あまり視力の良くないミナは、雑誌を鼻がぶつかりそうな距離まで近づける。
「えーっと……、『危険薬物“サキュバス”によりいよいよ死人出る』。…………サキュバス?」
ミナは近づけすぎた紙面から一旦顔を離し、今読んだ薬物名に首を捻った。
どこかで聞いたことがある。でも、どこだっけ。外国の言葉だろうけど。
そういうときは、無駄に考えるより、知っていそうな人に聞くのが早い。
ミナは椅子から降り座面に雑誌を置くと、壁を叩いて隣の部屋の住人の名を呼んだ。
「フレデリカ!」
「は~い」
まるで待っていましたといわんばかりに、すぐに壁越しに間延びした声が応答する。
ミナとフレデリカの部屋は隣同士で、壁が薄いらしくこうして壁越しに会話が出来るのだ。案外、相手の部屋を訪ねなくていいのは便利だったりする。
普通に話すより、壁越しに話しかけられると特別感があるのか嬉しいらしいフレデリカの、ふふっ、とおなじみのくぐもった笑い声が聞こえる。
「どうしたのかしら」
「ねえ、サキュバスってどこの言葉でどんな意味だか、フレデリカ、知ってる?」
「すぐ近くの島国の言葉ね。女淫魔のことよ」
あらかじめミナの質問を知って答えを準備していたかのような即答ぶり。さすがフレデリカ、やはり知っていた。ミナは舌を巻いた。

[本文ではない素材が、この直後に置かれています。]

### config.mk
export PLATFORM = sky130hd
export DESIGN_NAME = pcm_pwm_latch
export DESIGN_NICKNAME = d
export VERILOG_FILES = /design/src/rtl/pcm_pwm_pkg.sv /design/src/rtl/pcm_sync.sv /design/src/rtl/pcm_edge_det.sv /design/src/rtl/pcm_on_timer.sv /design/src/rtl/pcm_pwm_latch.sv
export SDC_FILE = /design/constraint.sdc
export NUM_CORES = 1
export LEC_CHECK = 0
export ABC_AREA = 1
export BUFFER_PORTS_ARGS = -buffer_cell sky130_fd_sc_hd__buf_2
export CELL_PAD_IN_SITES_DETAIL_PLACEMENT = 0
export CELL_PAD_IN_SITES_GLOBAL_PLACEMENT = 1
export CORE_MARGIN = 2
export CORE_UTILIZATION = 30
export CTS_CLUSTER_DIAMETER = 40
export CTS_CLUSTER_SIZE = 20
export DETAILED_ROUTE_END_ITERATION = 6
export GPL_ROUTABILITY_DRIVEN = 0
export PLACE_DENSITY = 0.64
export SLEW_MARGIN = 20
export SYNTH_ARGS = -nofsm -noshare
export SYNTH_HDL_FRONTEND = slang
export SYNTH_SLANG_ARGS = --single-unit
### constraint.sdc
create_clock -name clk_i -period 1.6 [get_ports clk_i]
set_input_delay 0.16 -clock clk_i [delete_from_list [all_inputs] [get_ports clk_i]]
set_output_delay 0.16 -clock clk_i [all_outputs]
set_load 0.01 [all_outputs]
### src/rtl/pcm_pwm_pkg.sv
package pcm_pwm_pkg;
  localparam int unsigned CNT_W_DEF = 8;
  localparam int unsigned SYNC_DEPTH = 2;
endpackage

### src/rtl/pcm_sync.sv
module pcm_sync #(
  parameter int unsigned STAGES = 2,
  parameter bit RST_VAL = 1'b0
) (
  input  logic clk_i,
  input  logic rst_ni,
  input  logic d_i,
  output logic q_o
);
  logic [STAGES-1:0] pipe_q;

  for (genvar g = 0; g < STAGES; g++) begin : g_stage
    always_ff @(posedge clk_i or negedge rst_ni) begin
      if (!rst_ni) pipe_q[g] <= RST_VAL;
      else if (g == 0) pipe_q[g] <= d_i;
      else pipe_q[g] <= pipe_q[(g == 0) ? 0 : g-1];
    end
  end

  assign q_o = pipe_q[STAGES-1];
endmodule

### src/rtl/pcm_edge_det.sv
module pcm_edge_det (
  input  logic clk_i,
  input  logic rst_ni,
  input  logic sig_i,
  output logic rise_o
);
  logic prev_q;

  always_ff @(posedge clk_i or negedge rst_ni) begin
    if (!rst_ni) prev_q <= 1'b0;
    else prev_q <= sig_i;
  end

  assign rise_o = sig_i & ~prev_q;

  assert_rise_single_R3: assert property (@(posedge clk_i) disable iff (!rst_ni)
    rise_o |=> !rise_o);
endmodule

### src/rtl/pcm_on_timer.sv
module pcm_on_timer #(
  parameter int unsigned CNT_W = 8
) (
  input  logic             clk_i,
  input  logic             rst_ni,
  input  logic             clear_i,
  input  logic             run_i,
  input  logic [CNT_W-1:0] blank_i,
  input  logic [CNT_W-1:0] max_i,
  output logic             blank_done_o,
  output logic             max_hit_o
);
  localparam logic [CNT_W-1:0] CNT_TOP = '1;
  logic [CNT_W-1:0] cnt_q;

  always_ff @(posedge clk_i or negedge rst_ni) begin
    if (!rst_ni) cnt_q <= '0;
    else if (clear_i) cnt_q <= '0;
    else if (run_i && cnt_q != CNT_TOP) cnt_q <= cnt_q + 1'b1;
  end

  assign blank_done_o = (cnt_q >= blank_i);
  // widen by one bit so the +1 cannot wrap
  assign max_hit_o = ({1'b0, cnt_q} + 1'b1) >= {1'b0, max_i};
endmodule

### src/rtl/pcm_pwm_latch.sv
module pcm_pwm_latch
  import pcm_pwm_pkg::*;
#(
  parameter int unsigned CNT_W = CNT_W_DEF
) (
  input  logic             clk_i,
  input  logic             rst_ni,
  input  logic             en_i,
  input  logic             cyc_clk_i,
  input  logic             cmp_ni,
  input  logic [CNT_W-1:0] blank_cnt_i,
  input  logic [CNT_W-1:0] max_on_i,
  output logic             gate_o,
  output logic             cyc_start_o
);
  logic cyc_sync, cmp_sync, cyc_rise;
  logic set_pulse, trip, blank_done, max_hit;
  logic gate_q, start_q;

  pcm_sync #(.STAGES(SYNC_DEPTH), .RST_VAL(1'b0)) u_cyc_sync (
    .clk_i(clk_i), .rst_ni(rst_ni), .d_i(cyc_clk_i), .q_o(cyc_sync));

  pcm_sync #(.STAGES(SYNC_DEPTH), .RST_VAL(1'b1)) u_cmp_sync (
    .clk_i(clk_i), .rst_ni(rst_ni), .d_i(cmp_ni), .q_o(cmp_sync));

  pcm_edge_det u_edge (
    .clk_i(clk_i), .rst_ni(rst_ni), .sig_i(cyc_sync), .rise_o(cyc_rise));

  assign set_pulse = cyc_rise & en_i;
  assign trip      = ~cmp_sync;

  pcm_on_timer #(.CNT_W(CNT_W)) u_timer (
    .clk_i(clk_i), .rst_ni(rst_ni),
    .clear_i(set_pulse), .run_i(gate_q),
    .blank_i(blank_cnt_i), .max_i(max_on_i),
    .blank_done_o(blank_done), .max_hit_o(max_hit));

  always_ff @(posedge clk_i or negedge rst_ni) begin
    if (!rst_ni) begin
      gate_q  <= 1'b0;
      start_q <= 1'b0;
    end else begin
      start_q <= set_pulse;
      if (!en_i) gate_q <= 1'b0;
      else if (set_pulse) gate_q <= ~trip;  // trip beats set
      else if (gate_q && (max_hit || (trip && blank_done))) gate_q <= 1'b0;
    end
  end

  assign gate_o      = gate_q;
  assign cyc_start_o = start_q;

  assert_gate_rise_start_R2: assert property (@(posedge clk_i) disable iff (!rst_ni)
    $rose(gate_o) |-> cyc_start_o);
  assert_start_one_clock_R4: assert property (@(posedge clk_i) disable iff (!rst_ni)
    cyc_start_o |=> !cyc_start_o);
  assert_trip_beats_set_R8: assert property (@(posedge clk_i) disable iff (!rst_ni)
    (set_pulse && trip) |=> !gate_o);
  assert_disable_off_R9: assert property (@(posedge clk_i) disable iff (!rst_ni)
    !en_i |=> (!gate_o && !cyc_start_o));
endmodule

==> impl_metrics.env <==
export IMPL_globalRouteMet1Util_pct=15.2
export IMPL_cts_tree="built"
export IMPL_worstPathRequired_ns=1.74
export IMPL_total_grt_usage_pct=11.8
export IMPL_cts_path_max_buffers=2
export IMPL_tritoncts_num_buffers=3
export IMPL_dominant_cell_type_by_area_after_synthesis="dfrtp_1"
export IMPL_detail_route_vias_per_cell=4.10
export IMPL_setup_ws_ns=-0.233
export IMPL_wl_per_cell_um=9.29
export IMPL_route_detailed_drc=0
export IMPL_async_reset_ff_share_pct=100
export IMPL_die_ar_um2=4220
export IMPL_hold_critical_path_depth=1
export IMPL_worst_path_dominant_cell_family="simple AND/OR/NAND/NOR gates"
export IMPL_netlist_top_cells_area="dfrtp_1 29%, ha_1 19%, nand2_1 12%"
export IMPL_layout_worst_path_cycle_share_pct=115
export IMPL_via_count=960
export IMPL_cap_violations=0
export IMPL_area_delta_synth_final_pct=34.8
export IMPL_nets=225
export IMPL_synth_largest_type_area_fraction_pct=29.1
export IMPL_rows=22
export IMPL_floorplan_initialDensity_pct=31.0
export IMPL_worst_r2r_setup_slack_ns=-0.23
export IMPL_final_setup_viol_count=1
export IMPL_final_cell_area_um2=1500
export IMPL_synth_cell_types=21
export IMPL_fmax_mhz=546
export IMPL_synth_seq_area_share_pct=33.9
export IMPL_cts_reportedPaths_clkPinSlew_ns=0.06
export IMPL_power_density_nw_per_um2=636
export IMPL_cpMostUsedCell="nand2_1"
export IMPL_reg2reg_from="u_timer.cnt_q[2]"
export IMPL_x_dimension_of_the_die_um=65.0
export IMPL_number_of_antenna_violations_at_the_first_check_in_global_routing=0
export IMPL_postSynthNetCount=182
export IMPL_cts_setup_buffers=0
export IMPL_worstPathArrival_ns=1.97
export IMPL_overflow=0
export IMPL_coreArea_um2=3610
export IMPL_total_power_uw=957
export IMPL_type_of_destination_of_the_critical_path="flop"
export IMPL_syn_area_per_cell_um2=7.75
export IMPL_number_of_enable_flip_flop_cells_after_synthesis=0
export IMPL_cp_max_fo=5
export IMPL_synth_ff_latch_count=15
export IMPL_period_minus_slack_ns=1.83
export IMPL_slew_limit_headroom_pct=77.5
export IMPL_busiest_layer_in_global_routing="met2"
export IMPL_ys_warn_count=0
export IMPL_leakagePower_nw=0.901
export IMPL_status="complete, but fails checks"
export IMPL_place_worst_setup_slack_ns=-0.272
export IMPL_pin_count=23
export IMPL_ys_flop_type="dfrtp_1"
export IMPL_die_y_um=65.0
export IMPL_maxSlewViolCount=0
export IMPL_ratio_of_cells_with_drive_above_1_in_the_final_layout_pct=31.7
export IMPL_htree_num_levels=1
export IMPL_global_route_usage_met3_pct=1.56
export IMPL_holdCritStartpoint="cmp_ni"
export IMPL_worst_skew_pair_late_latency_ns=0.25
export IMPL_clockRootBuffer="clkbuf_8"
export IMPL_terminating_pin_of_the_worst_hold_path="u_cmp_sync.pipe_q[0]"
export IMPL_timing_critical_path_buf_inv=2
export IMPL_worst_pin_slew_ns=0.338
export IMPL_grt_met2_usage_pct=19.3
export IMPL_holdCritPathClass="primary input to flop"
export IMPL_place_hpwl_mm=1.80
export IMPL_drt_antenna_violating_nets=0
export IMPL_reg2reg_to="gate_o"
export IMPL_grt_first_pass_wirelength_mm=3.84
export IMPL_grt_start_max_net_pins=16
export IMPL_violations="negative setup slack"
export IMPL_path_class="flop to flop"
export IMPL_drt_wl_total_mm=2.17
export IMPL_first_pass_iters=4
export IMPL_worst_setup_path_start_kind="flop"
export IMPL_synth_area_um2=1120
export IMPL_port_buffer_count=22
export IMPL_num_antenna_cells=0
export IMPL_crit_slowest_cell="dfrtp_2"
export IMPL_timing_final_hold_violations=0
export IMPL_postPlaceCellArea_um2=1400
export IMPL_nFillCells=372
export IMPL_critPathMaxStageDelay_ns=0.45
export IMPL_peakVddDrop_v=0.000155
export IMPL_clkSinkCount=15
export IMPL_skew_ns=0.00180
export IMPL_drt_iter0_drc=37
export IMPL_reg2reg_depth=13
export IMPL_hold_slack_ns=0.00774
export IMPL_synthesis_instances=144
export IMPL_cp_cell_sequence="nand3_1 > nor3_2 > or2_2 > nand2_1 > inv_1 > ha_1 > nand2_1 > inv_1 > nand2_1 > nand2_1 > nand2_1 > nand3_1 > nand2_1"
export IMPL_number_of_global_route_vias_before_repair=911
export IMPL_grt_setup_unrepaired="true"
==> Yosys cell counts (2+ instances only) <==
master	count
a21oi_1	4
nor2_1	5
ha_1	17
nand3_1	9
o22ai_1	3
o21ai_2	2
inv_1	36
nand3_2	3
dfstp_2	2
dfrtp_1	13
nand2_1	37
xor2_1	4
==> worst max path at each step <==
stage	from	end	slack [ns]	depth (start not counted)
2_1_floorplan	u_timer.cnt_q[1]	gate_o	-0.14	14
3_3_place_gp	u_timer.cnt_q[2]	gate_o	-0.21	11
3_5_place_dp	u_timer.cnt_q[1]	gate_o	-0.27	14
4_1_cts	u_timer.cnt_q[0]	gate_o	-0.25	14
5_1_grt	u_timer.cnt_q[2]	gate_o	-0.42	13
6_report	u_timer.cnt_q[2]	gate_o	-0.23	13
==> flip-flops by register name, summed over array words and instances (netlist names) <==
name,count
cyc_start_o,1
u_cmp_sync.pipe_q,1
u_edge.prev_q,1
u_cyc_sync.pipe_q,1
u_timer.cnt_q,8
u_cyc_sync.q_o,1
u_cmp_sync.q_o,1
gate_o,1
==> power breakdown <==
| group | switching (mW) | leakage (nW) | internal (mW) |
|---|---|---|---|
| combinational | 0.114 | 0.684 | 0.112 |
| clock | 0.134 | 0.0255 | 0.172 |
| sequential | 0.0218 | 0.192 | 0.403 |
| total | 0.269 | 0.901 | 0.688 |
==> per-stage QoR <==
step                cells  utilization, %  TNS (ns)
floorplan             144               -    -0.143
global placement      229            38.9    -0.208
detailed placement    229            38.9    -0.272
CTS                   234            40.9    -0.251
global route          234            41.7    -0.424
finish                234            41.7    -0.233
==> logic make-up after synthesis <==
kind of cell | after synthesis | synth area share [%]
simple gates | 61 | 25.7
flops | 15 | 33.9
xor+xnor | 4 | 3.14
fa+ha+maj | 17 | 19.1
buf+inv | 36 | 12.1
compound gates | 11 | 6.17
==> cell type report <==
class	count	area, um^2	area share [%]
Tap cell	48	60.1	3.99
Sequential cell	15	379	25.2
Timing Repair Buffer	38	233	15.5
Inverter	36	135	8.99
Multi-Input combinational cell	93	651	43.3
Clock inverter	1	5.00	0.333
Clock buffer	3	41.3	2.75
==> per-layer routing <==
metal  up-vias  share of wire [%]
met5         -                  0
met1       416                 49
met4         0                2.1
li1        527                  -
met3         4                2.2
met2        13                 47
==> cell usage in the layout, fill, tap and decap left out <==
master         count
nand2_1           37
nand2_2            1
nand3b_1           1
nor2_2             1
nand4_1            1
dfstp_2            2
xor2_1             2
nand2_4            1
nand3_4            1
nand3_1            9
a21oi_1            4
ha_4               2
nor2_1             5
nor3_2             1
dlygate4sd3_1      1
o21ai_1            1
buf_4             15
dfrtp_1           12
clkbuf_8           3
dfrtp_2            1
o21ai_2            2
inv_2              1
buf_2             22
nand3_2            2
clkinv_2           1
or2_2              1
inv_1             35
o21a_1             1
o22ai_1            3
xor2_2             2
ha_1              15
==> what timing repair did <==
item | 4_1_cts | 5_1_grt
pin swaps | 2 | 1
cloned | 0 | 0
hold buffers | 1 | 0
endpoints found under the setup margin | 1 | 2
hold endpoints to repair | 13 | 0
resized for setup | 3 | 4
No activity file was read; power rests on OpenSTA's default activity.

「フレデリカ、あなたって本当何でも知っているんだね。へえ、淫魔ね、淫…………えっ?」
「い・ん・ま」
「そっ、それはわかったって……」
「あら? 意外ね。私、あなたはまだ子供だと思っていたわ……ああ、そういう戦略ね! 確かに、一定数ミナのような女性を好む殿方はいるわねぇ。私もまんまと騙されちゃっていたのね!」
「何か盛大に勘違いしてない? ……で、その、女淫魔って具体的に……どんな悪魔なの?」
勘違いは後日正しておくことにして、この城に来てから暇を持て余しどんな些細なことでも知りたいと知識に貪欲になってしまったミナはサキュバスの詳細を尋ねた。
「男性の夢の中で、誘惑するの。そして身体を重ねるごとにその人の精気を奪っていくと言われているわ」
女子同士で楽しくお喋りするときのトーンから、急にまじめな声音でフレデリカが説明してくれた。
……誘惑。それはつまりそういうことか。
男性に対してあまりいい印象を持っていないミナは下劣な思考を働かせた。
だったら、阿呆な男共はむしろ喜んで精気を奪われているんじゃないか。特に女好きで毎晩遊んでいるリク王子とか、あるいはリク王子とか、リク王子とか。むしろリク王子! 呪文のように彼の名を挙げて一人勝手に憤っていると、あることに思い至る。